FROM SEPARATIST BLACKMAIL TO JEHAD

The significance of the imperialist push to sever Jammu and Kashmir from India was not lost either on the separatists or on various political leaders of the Kashmir Valley. The separatists, who had been an insignificant minority in 1947, realized the power of their demands because any public expression of separatism invited international attention. So did opportunistic political leaders. The seeds for this variety of politics were sown by Abdullah after 1949, when he began to use secession as a weapon to intimidate and bully the Central Government into yielding to his demands.

One of the crucial demands fulfilled by the Central Government as early as 1952 was to allow a level of autonomy to the state that bordered on virtual independence. This was embodied in Article 370 of the Indian Constitution. It gave Abdullah dictatorial powers, which he abused by suppressing the development of democratic pluralism in the state. He continued to play this game until his tactics back-fired, causing a serious split in his own party and leading to his removal from the political scene in August 1953. With Abdullah’s expulsion from the National Conference, the leadership of the party passed to Bakshi Ghulam Mohammed. Bakshi’s administration brought immediate and long-term benefits to the people, made possible by the lavish generosity of the Central Government, which rushed in with liberal aid. This generosity was not accompanied by the normally expected oversight, because Article 370 of the Indian Constitution simply prohibited it. The lack of this oversight led to widespread corruption, nepotism, and cronyism, criminal waste of resources and development funds, and manipulation of elections.

Bakshi too had seen India’s vulnerability, but he was much shrewder in playing the game than Abdullah, whose inflated ego and hot-headedness had caused his downfall.







Indeed, the political leaders of almost all shades in the Valley understood that the “existence of such elements” was essential to maintain the flow of unrestricted Central funds into the state.
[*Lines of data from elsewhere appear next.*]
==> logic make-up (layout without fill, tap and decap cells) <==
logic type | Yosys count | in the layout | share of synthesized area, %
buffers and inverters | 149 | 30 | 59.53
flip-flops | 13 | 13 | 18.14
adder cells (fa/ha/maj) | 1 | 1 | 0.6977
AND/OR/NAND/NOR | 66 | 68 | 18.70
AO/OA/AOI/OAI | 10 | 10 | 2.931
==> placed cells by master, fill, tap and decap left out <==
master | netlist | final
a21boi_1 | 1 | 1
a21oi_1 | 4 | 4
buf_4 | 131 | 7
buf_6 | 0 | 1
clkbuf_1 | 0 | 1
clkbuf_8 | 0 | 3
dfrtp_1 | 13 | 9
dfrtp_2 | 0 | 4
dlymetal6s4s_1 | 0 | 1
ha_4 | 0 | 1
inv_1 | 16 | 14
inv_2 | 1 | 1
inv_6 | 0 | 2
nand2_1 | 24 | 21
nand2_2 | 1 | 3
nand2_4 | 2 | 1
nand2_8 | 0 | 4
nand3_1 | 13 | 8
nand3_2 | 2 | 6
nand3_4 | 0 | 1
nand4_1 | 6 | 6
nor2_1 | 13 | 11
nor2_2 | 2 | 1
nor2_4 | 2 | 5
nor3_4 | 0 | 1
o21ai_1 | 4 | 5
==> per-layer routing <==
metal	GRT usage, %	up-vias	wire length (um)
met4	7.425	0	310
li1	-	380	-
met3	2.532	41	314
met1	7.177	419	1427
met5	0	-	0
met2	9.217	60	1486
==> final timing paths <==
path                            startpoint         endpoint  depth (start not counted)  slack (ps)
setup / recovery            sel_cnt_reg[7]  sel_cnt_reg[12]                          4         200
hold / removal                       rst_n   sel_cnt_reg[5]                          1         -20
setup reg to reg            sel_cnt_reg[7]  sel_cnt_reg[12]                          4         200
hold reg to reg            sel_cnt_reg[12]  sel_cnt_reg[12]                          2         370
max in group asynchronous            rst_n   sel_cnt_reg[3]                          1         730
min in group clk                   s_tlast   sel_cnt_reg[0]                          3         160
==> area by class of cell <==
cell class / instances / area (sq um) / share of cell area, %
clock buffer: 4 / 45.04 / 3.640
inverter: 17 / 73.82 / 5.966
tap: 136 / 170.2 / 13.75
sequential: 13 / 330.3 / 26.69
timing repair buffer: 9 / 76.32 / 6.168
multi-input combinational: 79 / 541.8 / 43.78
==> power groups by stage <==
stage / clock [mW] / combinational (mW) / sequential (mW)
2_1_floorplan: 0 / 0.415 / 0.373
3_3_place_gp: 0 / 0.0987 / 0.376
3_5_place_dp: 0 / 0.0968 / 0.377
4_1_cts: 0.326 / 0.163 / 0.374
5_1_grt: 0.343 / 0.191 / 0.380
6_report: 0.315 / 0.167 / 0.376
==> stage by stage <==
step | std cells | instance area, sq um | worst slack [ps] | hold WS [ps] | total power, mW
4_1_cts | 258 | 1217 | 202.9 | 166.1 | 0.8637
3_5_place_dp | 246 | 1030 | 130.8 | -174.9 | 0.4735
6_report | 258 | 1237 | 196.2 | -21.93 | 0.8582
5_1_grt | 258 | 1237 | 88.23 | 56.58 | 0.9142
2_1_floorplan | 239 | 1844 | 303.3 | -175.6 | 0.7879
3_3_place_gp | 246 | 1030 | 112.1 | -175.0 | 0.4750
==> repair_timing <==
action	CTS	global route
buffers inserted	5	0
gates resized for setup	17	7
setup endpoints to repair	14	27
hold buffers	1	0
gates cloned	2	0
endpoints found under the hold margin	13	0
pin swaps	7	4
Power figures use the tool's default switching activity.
The policy was effective. Between 1950-51 and 1987-88, the proportion of Central Revenues to the total revenues of the state increased from 3.71% to 72.04% (Misri and Bhatt 1994:54). Among the seventeen largest states of the Indian Union (excluding the Union territory of Delhi) in 1970-71, the net per capita income of JKI ranked twelfth. By 1981-82, it had improved its rank to sixth, a rank which it maintained until 1985-86. JKI was thus ahead of industrial West Bengal at rank 7, Karnataka at rank 8, Andhra Pradesh at rank 9, Kerala at rank 10. U.P. and Bihar were far behind, at ranks 15 and 17, respectively. The state also improved its literacy rate from 5% in 1947 to 54% in 2001, with 66% male literacy. The 1998 infant mortality, at 45 per thousand, was the lowest of all other states except Kerala. The 55th Round of the National Sample Survey (2000) reports the poverty rate in 1999 in JKI at 3.5%, which was the lowest of all the states in the Indian Union except Delhi. This compares with a poverty rate of 14.1% for Gujarat and 25.0% in Maharashtra, the two states considered to be the most economically advanced states in the Indian Union. Indeed, Central funding and other support has been so massive that these impressive indicators of progress were made possible despite pervasive corruption. A 2005 survey, conducted by Transparency International India along with the Centre for Media Studies (2005), found that of the nineteen largest states of the Indian Union with population of over 10 million, JKI is the 2nd most corrupt state in India, after Bihar.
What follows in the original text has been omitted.